Records provided:
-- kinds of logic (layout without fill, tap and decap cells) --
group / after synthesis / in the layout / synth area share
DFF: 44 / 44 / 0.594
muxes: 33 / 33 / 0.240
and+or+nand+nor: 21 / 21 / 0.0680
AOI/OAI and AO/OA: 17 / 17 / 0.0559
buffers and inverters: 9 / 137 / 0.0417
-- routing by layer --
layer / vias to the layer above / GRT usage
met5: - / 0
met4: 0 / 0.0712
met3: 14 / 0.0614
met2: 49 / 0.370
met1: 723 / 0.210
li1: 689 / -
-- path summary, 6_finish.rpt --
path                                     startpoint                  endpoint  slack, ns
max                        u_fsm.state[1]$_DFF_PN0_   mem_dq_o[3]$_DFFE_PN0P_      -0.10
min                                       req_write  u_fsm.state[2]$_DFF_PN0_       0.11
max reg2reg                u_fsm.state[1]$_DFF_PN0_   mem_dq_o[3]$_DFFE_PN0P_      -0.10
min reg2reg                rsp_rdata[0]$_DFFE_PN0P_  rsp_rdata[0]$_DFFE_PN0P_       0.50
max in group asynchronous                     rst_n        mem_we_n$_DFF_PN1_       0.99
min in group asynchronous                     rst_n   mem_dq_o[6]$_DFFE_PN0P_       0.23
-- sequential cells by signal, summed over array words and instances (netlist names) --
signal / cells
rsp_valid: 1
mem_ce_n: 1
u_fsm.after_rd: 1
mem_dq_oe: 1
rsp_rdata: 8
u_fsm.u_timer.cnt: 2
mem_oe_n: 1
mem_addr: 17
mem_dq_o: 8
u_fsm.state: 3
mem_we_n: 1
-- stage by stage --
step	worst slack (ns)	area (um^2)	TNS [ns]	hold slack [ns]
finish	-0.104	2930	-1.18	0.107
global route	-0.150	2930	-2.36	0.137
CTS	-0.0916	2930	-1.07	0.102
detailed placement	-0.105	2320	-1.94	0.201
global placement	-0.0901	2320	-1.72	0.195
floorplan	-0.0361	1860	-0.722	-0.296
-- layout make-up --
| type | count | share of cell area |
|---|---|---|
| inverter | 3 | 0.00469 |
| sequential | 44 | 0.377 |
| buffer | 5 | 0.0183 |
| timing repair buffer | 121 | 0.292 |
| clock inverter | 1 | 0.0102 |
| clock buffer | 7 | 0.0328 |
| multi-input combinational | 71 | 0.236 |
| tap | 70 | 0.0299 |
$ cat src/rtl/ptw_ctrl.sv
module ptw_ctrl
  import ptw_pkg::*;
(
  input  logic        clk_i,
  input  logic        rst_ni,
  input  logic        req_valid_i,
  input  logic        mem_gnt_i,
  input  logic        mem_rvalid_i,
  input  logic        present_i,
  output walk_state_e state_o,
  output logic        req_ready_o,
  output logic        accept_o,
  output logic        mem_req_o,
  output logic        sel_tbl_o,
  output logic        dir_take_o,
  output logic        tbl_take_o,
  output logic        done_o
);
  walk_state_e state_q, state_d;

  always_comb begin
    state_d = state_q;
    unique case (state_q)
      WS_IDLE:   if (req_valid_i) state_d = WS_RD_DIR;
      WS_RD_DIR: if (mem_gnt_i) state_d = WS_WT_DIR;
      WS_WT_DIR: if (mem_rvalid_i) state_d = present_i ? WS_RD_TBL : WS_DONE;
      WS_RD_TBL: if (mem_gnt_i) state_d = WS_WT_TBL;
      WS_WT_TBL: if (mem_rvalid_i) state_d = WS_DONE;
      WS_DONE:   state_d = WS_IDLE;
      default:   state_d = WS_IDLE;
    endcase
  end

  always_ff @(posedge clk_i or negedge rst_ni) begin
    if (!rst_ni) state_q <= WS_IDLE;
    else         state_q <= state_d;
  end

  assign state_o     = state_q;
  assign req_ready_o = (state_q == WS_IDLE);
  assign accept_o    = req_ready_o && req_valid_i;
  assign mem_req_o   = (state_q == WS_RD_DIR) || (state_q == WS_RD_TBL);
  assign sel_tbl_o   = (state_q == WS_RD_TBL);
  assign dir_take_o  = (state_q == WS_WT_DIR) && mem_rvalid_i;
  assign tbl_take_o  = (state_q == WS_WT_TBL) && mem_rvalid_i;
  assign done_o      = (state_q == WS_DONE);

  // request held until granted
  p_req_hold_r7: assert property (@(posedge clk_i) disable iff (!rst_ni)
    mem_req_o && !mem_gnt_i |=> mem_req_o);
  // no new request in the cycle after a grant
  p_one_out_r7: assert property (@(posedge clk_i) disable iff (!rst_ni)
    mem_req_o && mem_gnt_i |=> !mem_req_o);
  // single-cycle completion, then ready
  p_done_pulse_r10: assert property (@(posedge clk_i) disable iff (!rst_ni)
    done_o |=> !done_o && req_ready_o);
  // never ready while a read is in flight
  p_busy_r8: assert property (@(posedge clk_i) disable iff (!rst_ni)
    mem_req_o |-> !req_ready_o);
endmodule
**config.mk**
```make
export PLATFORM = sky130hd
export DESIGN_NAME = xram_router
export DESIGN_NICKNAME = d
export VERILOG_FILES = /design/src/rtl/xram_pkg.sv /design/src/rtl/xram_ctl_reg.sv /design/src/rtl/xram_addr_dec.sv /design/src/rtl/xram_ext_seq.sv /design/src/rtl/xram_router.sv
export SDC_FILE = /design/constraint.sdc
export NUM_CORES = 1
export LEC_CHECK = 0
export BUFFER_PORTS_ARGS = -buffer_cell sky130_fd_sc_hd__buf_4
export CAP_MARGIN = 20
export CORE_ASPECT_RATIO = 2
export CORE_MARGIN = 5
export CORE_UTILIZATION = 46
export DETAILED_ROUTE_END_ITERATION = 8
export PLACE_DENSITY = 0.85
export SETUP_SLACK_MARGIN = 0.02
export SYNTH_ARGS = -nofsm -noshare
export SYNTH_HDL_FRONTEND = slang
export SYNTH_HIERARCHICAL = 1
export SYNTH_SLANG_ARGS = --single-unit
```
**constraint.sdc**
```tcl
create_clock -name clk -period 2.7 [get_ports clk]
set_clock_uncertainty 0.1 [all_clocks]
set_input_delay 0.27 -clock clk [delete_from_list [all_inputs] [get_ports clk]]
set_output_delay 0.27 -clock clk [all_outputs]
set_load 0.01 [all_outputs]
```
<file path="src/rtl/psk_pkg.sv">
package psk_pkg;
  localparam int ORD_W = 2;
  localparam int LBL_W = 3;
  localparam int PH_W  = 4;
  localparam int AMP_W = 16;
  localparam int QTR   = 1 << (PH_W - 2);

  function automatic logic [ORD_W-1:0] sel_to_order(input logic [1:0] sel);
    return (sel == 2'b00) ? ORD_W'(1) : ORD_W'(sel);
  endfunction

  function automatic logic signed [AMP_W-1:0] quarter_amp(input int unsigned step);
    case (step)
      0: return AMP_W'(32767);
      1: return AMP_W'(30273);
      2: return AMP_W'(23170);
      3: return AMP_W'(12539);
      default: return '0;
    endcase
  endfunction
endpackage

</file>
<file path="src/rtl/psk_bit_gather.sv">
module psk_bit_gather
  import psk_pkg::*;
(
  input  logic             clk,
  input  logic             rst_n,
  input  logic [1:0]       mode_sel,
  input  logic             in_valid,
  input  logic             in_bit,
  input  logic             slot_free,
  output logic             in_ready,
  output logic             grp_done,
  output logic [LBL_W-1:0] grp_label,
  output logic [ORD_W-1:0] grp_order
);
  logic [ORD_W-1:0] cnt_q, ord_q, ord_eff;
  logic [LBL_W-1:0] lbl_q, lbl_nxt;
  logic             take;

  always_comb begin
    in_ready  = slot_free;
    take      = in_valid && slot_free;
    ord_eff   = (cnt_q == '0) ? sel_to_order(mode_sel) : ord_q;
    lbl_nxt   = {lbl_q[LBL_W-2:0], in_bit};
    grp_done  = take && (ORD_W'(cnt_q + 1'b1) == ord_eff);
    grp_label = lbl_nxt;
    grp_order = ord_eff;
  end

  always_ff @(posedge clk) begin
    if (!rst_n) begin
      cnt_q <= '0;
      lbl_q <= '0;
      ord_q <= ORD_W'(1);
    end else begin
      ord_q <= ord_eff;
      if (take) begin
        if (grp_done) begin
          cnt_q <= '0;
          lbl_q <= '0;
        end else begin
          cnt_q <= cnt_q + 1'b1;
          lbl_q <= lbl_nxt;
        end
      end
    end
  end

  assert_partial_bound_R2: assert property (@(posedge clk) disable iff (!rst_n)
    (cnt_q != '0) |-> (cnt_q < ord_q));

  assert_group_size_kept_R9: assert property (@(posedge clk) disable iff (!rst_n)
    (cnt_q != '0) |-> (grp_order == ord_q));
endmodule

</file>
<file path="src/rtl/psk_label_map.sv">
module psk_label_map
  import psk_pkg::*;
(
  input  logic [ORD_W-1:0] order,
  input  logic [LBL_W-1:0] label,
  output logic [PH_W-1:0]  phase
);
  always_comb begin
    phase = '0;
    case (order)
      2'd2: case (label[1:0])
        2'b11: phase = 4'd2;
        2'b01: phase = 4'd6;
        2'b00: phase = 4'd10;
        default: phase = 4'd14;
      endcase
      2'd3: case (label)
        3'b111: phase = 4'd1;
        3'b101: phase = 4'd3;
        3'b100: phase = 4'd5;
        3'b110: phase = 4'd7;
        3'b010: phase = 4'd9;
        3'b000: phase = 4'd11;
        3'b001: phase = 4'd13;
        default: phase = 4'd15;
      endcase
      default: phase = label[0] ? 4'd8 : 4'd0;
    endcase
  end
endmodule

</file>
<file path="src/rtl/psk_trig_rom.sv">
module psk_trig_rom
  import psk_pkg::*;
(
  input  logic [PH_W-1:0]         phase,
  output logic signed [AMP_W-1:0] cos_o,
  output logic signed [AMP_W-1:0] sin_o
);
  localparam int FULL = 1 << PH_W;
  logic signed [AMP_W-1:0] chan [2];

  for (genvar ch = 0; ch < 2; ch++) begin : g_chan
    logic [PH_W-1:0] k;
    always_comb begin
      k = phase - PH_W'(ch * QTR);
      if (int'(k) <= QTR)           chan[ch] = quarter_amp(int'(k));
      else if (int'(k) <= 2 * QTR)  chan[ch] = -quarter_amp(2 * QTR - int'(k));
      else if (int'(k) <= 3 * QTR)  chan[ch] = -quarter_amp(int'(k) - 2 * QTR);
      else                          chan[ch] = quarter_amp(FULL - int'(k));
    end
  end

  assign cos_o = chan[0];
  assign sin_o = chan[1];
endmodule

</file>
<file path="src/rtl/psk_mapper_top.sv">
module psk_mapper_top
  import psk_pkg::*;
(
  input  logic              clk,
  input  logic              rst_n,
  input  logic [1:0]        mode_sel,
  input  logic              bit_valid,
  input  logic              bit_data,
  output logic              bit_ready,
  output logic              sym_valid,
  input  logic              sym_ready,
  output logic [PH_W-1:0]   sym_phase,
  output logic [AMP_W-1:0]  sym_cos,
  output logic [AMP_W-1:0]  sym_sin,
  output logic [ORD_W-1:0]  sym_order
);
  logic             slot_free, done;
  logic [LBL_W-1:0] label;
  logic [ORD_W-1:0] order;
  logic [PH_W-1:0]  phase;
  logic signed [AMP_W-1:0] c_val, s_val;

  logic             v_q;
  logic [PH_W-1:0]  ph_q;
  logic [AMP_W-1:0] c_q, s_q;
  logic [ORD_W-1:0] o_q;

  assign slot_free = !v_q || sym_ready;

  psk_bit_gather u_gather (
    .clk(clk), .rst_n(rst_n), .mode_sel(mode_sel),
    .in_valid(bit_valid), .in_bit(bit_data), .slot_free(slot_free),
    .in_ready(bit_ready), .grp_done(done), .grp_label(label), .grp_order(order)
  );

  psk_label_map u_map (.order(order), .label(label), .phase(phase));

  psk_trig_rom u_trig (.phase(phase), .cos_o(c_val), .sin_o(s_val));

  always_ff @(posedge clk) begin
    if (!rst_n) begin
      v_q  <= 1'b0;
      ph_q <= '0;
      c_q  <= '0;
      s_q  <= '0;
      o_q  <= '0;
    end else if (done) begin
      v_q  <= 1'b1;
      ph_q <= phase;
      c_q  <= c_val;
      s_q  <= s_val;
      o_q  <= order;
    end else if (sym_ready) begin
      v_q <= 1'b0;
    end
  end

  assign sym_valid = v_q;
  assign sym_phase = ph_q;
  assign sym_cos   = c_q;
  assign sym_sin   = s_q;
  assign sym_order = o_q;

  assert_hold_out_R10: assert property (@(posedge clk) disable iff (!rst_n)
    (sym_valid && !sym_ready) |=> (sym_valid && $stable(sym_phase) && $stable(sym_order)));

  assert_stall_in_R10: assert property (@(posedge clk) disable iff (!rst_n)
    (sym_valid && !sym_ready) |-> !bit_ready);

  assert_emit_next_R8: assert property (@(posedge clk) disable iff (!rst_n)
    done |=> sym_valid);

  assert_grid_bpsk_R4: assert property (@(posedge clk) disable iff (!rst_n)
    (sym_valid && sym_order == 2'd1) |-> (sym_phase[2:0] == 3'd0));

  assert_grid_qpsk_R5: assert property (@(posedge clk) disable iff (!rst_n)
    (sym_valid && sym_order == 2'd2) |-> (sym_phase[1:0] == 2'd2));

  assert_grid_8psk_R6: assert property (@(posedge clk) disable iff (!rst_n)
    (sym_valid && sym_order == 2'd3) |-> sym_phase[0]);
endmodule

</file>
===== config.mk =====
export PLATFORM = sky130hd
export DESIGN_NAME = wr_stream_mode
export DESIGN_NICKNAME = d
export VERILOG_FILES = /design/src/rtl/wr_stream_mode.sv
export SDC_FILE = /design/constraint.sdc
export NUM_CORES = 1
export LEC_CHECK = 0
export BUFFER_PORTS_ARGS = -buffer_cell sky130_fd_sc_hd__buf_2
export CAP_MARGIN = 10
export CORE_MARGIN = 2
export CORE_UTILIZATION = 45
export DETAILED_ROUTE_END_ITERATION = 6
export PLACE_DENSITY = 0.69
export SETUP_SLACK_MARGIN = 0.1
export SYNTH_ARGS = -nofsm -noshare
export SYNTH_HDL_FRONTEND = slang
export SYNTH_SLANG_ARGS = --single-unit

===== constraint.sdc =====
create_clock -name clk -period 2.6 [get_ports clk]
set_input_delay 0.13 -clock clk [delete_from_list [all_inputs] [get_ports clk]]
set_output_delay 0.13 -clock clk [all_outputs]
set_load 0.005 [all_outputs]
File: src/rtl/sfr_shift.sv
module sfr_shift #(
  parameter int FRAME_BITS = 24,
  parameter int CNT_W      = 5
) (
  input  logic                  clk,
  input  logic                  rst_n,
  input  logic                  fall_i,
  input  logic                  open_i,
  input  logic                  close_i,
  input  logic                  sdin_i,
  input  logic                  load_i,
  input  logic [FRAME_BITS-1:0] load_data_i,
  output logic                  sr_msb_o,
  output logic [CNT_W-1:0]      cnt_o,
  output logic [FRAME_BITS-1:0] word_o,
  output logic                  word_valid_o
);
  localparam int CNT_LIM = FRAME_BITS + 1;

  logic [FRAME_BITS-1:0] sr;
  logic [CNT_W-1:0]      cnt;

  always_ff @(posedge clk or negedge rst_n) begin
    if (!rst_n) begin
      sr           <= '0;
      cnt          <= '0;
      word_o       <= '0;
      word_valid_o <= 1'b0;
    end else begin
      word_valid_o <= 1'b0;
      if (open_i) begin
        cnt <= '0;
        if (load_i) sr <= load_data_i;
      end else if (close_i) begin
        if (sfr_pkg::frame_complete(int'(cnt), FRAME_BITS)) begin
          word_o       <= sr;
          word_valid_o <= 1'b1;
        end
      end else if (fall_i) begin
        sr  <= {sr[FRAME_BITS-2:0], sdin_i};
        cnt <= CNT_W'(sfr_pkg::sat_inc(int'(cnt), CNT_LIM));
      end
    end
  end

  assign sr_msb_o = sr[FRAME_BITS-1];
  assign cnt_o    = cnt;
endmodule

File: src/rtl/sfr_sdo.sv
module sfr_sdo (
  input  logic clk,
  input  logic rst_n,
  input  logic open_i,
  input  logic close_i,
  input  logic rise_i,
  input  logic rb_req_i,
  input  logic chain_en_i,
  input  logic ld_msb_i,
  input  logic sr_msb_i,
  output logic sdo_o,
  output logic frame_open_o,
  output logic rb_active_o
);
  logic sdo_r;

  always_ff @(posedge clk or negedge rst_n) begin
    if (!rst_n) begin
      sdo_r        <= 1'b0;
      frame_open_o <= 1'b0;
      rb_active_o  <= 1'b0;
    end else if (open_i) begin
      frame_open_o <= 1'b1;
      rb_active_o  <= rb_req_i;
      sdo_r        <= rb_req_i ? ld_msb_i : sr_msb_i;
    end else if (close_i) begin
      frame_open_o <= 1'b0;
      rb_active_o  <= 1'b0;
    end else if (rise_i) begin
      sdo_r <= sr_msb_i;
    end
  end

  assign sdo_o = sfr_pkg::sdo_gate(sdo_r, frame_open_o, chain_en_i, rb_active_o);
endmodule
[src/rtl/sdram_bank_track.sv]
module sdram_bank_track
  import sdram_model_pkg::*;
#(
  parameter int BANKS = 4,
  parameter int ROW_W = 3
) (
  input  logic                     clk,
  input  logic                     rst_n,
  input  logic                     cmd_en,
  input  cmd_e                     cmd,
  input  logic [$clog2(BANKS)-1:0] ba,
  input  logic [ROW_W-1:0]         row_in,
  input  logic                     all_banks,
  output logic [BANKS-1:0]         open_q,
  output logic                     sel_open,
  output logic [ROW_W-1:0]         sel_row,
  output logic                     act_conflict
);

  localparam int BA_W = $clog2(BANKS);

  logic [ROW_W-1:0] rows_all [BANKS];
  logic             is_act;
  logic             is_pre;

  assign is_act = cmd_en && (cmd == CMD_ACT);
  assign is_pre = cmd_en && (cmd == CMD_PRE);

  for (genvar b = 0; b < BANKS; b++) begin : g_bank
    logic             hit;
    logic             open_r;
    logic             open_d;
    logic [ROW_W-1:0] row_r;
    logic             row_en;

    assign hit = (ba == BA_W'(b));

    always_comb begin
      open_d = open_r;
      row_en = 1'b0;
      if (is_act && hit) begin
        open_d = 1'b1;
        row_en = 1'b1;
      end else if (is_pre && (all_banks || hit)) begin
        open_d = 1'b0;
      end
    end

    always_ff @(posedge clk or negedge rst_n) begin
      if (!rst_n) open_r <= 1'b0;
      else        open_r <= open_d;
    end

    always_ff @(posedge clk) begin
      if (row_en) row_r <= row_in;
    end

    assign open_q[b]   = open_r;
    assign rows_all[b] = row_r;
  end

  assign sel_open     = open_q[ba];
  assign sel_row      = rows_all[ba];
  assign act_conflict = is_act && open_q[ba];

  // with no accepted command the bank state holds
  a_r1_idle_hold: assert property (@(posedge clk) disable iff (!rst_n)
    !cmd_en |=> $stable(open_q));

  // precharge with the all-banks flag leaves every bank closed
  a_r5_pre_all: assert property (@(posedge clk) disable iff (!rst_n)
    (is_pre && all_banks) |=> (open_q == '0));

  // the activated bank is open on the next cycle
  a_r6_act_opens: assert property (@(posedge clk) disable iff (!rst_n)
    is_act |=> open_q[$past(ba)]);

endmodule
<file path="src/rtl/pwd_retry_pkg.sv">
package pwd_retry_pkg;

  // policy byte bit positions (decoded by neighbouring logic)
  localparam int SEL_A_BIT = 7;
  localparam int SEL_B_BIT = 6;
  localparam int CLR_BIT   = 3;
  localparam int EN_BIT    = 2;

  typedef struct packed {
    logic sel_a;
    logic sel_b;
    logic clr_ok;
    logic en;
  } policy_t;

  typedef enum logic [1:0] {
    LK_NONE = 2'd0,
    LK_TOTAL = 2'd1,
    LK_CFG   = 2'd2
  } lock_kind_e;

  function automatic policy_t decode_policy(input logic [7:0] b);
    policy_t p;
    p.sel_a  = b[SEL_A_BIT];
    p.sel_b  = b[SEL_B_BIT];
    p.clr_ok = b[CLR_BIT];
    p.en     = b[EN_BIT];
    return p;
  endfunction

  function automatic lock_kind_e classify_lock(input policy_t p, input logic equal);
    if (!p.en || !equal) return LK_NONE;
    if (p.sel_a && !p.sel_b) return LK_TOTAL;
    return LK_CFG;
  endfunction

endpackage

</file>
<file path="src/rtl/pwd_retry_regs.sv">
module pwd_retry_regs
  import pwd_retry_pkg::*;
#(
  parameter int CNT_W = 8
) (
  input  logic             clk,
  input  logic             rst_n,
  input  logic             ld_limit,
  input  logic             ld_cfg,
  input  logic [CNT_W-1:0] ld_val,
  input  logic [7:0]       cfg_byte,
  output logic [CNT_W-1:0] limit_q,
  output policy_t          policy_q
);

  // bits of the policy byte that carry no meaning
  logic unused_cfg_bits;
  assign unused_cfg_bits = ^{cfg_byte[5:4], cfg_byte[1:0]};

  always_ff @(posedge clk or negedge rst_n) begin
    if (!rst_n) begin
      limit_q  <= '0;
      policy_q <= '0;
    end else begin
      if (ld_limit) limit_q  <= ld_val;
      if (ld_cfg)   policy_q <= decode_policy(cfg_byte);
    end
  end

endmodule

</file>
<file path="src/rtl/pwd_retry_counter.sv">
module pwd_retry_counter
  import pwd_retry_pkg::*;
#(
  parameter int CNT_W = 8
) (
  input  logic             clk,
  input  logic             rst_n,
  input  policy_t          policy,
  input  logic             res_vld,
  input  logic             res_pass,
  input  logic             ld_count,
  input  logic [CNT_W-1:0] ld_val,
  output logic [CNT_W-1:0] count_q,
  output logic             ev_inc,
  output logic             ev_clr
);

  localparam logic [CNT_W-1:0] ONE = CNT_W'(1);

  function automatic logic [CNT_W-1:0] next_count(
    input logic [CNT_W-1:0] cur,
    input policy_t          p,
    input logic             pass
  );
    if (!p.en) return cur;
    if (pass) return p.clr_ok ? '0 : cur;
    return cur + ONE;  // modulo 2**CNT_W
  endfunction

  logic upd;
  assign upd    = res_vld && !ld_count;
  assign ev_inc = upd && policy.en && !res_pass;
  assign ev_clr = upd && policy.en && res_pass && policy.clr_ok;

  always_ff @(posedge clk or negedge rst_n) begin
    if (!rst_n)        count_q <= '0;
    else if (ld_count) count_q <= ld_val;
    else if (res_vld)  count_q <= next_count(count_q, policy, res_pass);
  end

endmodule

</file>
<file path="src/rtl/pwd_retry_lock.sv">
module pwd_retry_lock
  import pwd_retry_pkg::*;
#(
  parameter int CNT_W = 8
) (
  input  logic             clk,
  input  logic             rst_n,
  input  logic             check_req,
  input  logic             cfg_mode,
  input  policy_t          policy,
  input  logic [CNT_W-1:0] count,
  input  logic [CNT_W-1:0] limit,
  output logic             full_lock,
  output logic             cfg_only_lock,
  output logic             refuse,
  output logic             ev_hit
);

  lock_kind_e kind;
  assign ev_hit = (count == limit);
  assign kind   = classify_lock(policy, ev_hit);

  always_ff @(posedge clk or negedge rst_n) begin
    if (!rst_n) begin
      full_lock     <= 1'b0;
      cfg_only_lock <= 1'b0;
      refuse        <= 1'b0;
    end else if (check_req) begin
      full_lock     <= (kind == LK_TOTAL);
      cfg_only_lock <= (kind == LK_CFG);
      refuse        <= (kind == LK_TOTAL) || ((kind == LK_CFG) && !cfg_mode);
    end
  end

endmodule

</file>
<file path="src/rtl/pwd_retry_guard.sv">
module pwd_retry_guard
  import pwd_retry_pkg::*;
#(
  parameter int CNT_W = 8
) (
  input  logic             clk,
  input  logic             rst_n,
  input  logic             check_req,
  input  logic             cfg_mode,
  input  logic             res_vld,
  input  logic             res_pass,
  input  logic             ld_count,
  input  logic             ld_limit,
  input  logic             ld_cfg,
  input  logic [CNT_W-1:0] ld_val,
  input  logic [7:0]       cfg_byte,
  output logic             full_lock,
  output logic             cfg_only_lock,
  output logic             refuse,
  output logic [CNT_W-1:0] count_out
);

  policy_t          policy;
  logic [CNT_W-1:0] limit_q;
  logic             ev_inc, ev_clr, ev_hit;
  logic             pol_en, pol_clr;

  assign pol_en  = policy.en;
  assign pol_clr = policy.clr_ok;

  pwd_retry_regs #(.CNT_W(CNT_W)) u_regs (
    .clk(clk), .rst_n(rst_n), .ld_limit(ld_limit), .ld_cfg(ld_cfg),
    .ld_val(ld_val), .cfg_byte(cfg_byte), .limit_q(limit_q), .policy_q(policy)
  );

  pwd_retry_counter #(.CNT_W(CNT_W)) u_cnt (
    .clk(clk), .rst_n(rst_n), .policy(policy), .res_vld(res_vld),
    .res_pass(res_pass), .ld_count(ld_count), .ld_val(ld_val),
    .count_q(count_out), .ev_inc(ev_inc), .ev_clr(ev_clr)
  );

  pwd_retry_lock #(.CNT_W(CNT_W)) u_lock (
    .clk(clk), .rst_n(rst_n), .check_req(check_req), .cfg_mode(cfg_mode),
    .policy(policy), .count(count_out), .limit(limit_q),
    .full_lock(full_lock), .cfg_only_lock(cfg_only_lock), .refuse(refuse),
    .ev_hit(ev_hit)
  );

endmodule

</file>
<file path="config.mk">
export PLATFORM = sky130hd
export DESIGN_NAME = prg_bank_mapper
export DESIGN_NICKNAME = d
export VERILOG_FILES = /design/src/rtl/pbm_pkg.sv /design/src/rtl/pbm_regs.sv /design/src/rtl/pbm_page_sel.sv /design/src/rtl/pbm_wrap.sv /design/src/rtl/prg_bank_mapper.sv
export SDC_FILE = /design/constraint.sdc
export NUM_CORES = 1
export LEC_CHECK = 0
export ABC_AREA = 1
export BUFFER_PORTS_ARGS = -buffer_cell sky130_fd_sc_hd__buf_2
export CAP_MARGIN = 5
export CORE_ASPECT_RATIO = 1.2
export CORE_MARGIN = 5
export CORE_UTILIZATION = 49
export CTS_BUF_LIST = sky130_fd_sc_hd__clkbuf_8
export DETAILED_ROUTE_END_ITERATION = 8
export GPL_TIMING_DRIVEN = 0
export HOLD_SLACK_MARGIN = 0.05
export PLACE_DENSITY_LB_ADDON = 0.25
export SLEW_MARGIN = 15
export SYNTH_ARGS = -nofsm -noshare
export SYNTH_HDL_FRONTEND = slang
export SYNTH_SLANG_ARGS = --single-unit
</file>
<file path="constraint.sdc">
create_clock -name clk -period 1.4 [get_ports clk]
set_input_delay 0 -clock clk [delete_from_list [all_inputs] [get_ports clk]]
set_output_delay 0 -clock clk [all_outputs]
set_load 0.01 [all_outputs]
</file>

About this exercise: Where the word "config" shows up in a line of the entries above, copy that line.

Problem solution:
**config.mk**
===== config.mk =====
<file path="config.mk">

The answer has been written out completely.